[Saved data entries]
= Beginning of Section =

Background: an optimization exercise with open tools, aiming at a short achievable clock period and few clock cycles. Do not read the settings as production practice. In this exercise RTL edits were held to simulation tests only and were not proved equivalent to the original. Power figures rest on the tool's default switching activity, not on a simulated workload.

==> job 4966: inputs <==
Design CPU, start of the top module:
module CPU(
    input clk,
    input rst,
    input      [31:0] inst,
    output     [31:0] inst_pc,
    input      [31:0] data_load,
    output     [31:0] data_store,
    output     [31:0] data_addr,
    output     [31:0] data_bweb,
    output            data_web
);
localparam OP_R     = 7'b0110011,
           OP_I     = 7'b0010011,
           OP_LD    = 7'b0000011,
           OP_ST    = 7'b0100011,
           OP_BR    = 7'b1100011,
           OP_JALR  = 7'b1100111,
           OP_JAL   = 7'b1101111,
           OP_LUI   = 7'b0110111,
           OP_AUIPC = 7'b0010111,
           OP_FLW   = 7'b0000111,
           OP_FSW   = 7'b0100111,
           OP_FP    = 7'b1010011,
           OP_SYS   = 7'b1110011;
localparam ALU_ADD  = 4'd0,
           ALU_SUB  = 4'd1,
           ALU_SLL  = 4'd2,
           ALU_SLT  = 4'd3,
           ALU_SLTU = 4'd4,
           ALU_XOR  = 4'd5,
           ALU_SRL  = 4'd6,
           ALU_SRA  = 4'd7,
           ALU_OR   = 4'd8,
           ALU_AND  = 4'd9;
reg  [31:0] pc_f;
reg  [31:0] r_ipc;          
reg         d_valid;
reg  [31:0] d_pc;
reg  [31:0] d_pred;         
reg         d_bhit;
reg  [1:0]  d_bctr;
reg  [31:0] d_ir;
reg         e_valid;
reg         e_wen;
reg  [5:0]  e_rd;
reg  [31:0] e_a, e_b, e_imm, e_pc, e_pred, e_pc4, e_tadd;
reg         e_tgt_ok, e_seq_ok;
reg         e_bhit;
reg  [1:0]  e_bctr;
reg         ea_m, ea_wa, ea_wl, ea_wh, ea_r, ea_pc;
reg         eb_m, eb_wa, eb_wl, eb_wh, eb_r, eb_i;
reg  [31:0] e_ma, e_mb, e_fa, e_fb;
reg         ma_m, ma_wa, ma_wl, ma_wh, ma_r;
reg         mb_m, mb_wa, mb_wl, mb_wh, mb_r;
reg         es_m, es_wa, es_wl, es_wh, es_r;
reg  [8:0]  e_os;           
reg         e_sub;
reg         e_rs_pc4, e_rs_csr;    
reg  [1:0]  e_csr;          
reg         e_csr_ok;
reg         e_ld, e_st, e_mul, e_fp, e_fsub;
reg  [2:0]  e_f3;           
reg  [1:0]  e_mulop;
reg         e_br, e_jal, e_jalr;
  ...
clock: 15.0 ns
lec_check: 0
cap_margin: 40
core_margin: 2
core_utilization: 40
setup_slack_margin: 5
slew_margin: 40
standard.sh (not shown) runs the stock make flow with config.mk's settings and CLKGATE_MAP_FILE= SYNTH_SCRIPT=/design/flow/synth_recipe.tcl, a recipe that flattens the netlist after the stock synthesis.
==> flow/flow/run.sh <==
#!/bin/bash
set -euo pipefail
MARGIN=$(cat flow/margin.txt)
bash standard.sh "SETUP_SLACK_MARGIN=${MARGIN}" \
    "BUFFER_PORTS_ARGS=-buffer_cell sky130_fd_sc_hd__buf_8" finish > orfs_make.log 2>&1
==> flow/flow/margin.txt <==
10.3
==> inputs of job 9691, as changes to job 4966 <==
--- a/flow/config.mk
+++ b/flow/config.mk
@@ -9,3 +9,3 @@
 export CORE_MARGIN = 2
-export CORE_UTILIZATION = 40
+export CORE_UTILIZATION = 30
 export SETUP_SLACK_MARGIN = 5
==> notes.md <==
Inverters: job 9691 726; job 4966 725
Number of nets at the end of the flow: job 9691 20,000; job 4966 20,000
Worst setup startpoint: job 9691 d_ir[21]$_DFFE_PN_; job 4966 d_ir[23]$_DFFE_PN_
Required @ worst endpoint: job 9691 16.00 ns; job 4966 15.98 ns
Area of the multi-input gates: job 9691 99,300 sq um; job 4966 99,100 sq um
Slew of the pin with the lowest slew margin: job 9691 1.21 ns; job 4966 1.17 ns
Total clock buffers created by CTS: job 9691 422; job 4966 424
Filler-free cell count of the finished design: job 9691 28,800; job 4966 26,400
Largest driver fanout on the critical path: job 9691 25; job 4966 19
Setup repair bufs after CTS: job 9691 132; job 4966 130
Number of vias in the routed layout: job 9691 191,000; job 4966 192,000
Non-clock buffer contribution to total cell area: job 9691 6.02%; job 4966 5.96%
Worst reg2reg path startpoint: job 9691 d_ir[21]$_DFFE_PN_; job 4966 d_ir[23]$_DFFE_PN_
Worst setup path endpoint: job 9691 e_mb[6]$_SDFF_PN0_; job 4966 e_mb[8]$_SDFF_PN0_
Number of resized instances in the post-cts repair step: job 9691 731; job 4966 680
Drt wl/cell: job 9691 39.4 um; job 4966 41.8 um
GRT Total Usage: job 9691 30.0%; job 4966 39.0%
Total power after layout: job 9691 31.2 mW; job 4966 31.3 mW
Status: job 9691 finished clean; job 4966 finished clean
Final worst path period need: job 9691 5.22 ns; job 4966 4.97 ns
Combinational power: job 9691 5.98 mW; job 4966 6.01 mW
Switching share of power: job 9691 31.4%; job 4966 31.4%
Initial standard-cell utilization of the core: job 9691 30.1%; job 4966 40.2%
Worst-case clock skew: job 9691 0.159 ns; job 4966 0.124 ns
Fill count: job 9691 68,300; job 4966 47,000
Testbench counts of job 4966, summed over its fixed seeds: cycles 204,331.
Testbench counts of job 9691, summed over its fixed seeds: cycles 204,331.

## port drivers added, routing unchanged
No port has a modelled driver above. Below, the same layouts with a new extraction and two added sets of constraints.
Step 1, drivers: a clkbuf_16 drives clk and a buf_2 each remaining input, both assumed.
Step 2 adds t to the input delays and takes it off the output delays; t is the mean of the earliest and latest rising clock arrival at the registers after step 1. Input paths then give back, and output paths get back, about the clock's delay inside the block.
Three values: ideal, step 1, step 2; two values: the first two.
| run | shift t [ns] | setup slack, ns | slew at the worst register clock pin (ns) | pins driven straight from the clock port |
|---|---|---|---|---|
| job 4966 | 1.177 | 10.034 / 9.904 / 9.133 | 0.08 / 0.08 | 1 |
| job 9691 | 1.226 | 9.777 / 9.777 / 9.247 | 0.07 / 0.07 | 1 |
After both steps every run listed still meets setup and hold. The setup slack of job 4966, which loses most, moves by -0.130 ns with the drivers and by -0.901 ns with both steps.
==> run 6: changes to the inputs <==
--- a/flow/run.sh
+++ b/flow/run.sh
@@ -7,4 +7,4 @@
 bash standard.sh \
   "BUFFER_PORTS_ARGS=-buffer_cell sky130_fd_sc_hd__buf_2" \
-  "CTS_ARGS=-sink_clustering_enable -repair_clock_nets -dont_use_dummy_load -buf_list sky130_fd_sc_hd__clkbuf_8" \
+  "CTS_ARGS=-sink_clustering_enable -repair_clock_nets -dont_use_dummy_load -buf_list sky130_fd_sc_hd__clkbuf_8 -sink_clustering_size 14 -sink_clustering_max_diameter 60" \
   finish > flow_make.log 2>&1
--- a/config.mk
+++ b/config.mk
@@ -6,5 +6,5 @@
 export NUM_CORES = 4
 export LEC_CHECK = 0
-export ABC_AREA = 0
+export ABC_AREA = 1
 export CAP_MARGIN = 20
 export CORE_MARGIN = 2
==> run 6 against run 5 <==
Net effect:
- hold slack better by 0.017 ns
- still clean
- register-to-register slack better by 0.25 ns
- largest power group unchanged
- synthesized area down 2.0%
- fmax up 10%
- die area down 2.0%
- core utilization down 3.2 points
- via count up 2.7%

= End of Section =

Output the line containing "run 6: changes" and each line after it through the close of the entries, unchanged and with no other lines.

(RESPONSE AREA):
==> run 6: changes to the inputs <==
--- a/flow/run.sh
+++ b/flow/run.sh
@@ -7,4 +7,4 @@
 bash standard.sh \
   "BUFFER_PORTS_ARGS=-buffer_cell sky130_fd_sc_hd__buf_2" \
-  "CTS_ARGS=-sink_clustering_enable -repair_clock_nets -dont_use_dummy_load -buf_list sky130_fd_sc_hd__clkbuf_8" \
+  "CTS_ARGS=-sink_clustering_enable -repair_clock_nets -dont_use_dummy_load -buf_list sky130_fd_sc_hd__clkbuf_8 -sink_clustering_size 14 -sink_clustering_max_diameter 60" \
   finish > flow_make.log 2>&1
--- a/config.mk
+++ b/config.mk
@@ -6,5 +6,5 @@
 export NUM_CORES = 4
 export LEC_CHECK = 0
-export ABC_AREA = 0
+export ABC_AREA = 1
 export CAP_MARGIN = 20
 export CORE_MARGIN = 2
==> run 6 against run 5 <==
Net effect:
- hold slack better by 0.017 ns
- still clean
- register-to-register slack better by 0.25 ns
- largest power group unchanged
- synthesized area down 2.0%
- fmax up 10%
- die area down 2.0%
- core utilization down 3.2 points
- via count up 2.7%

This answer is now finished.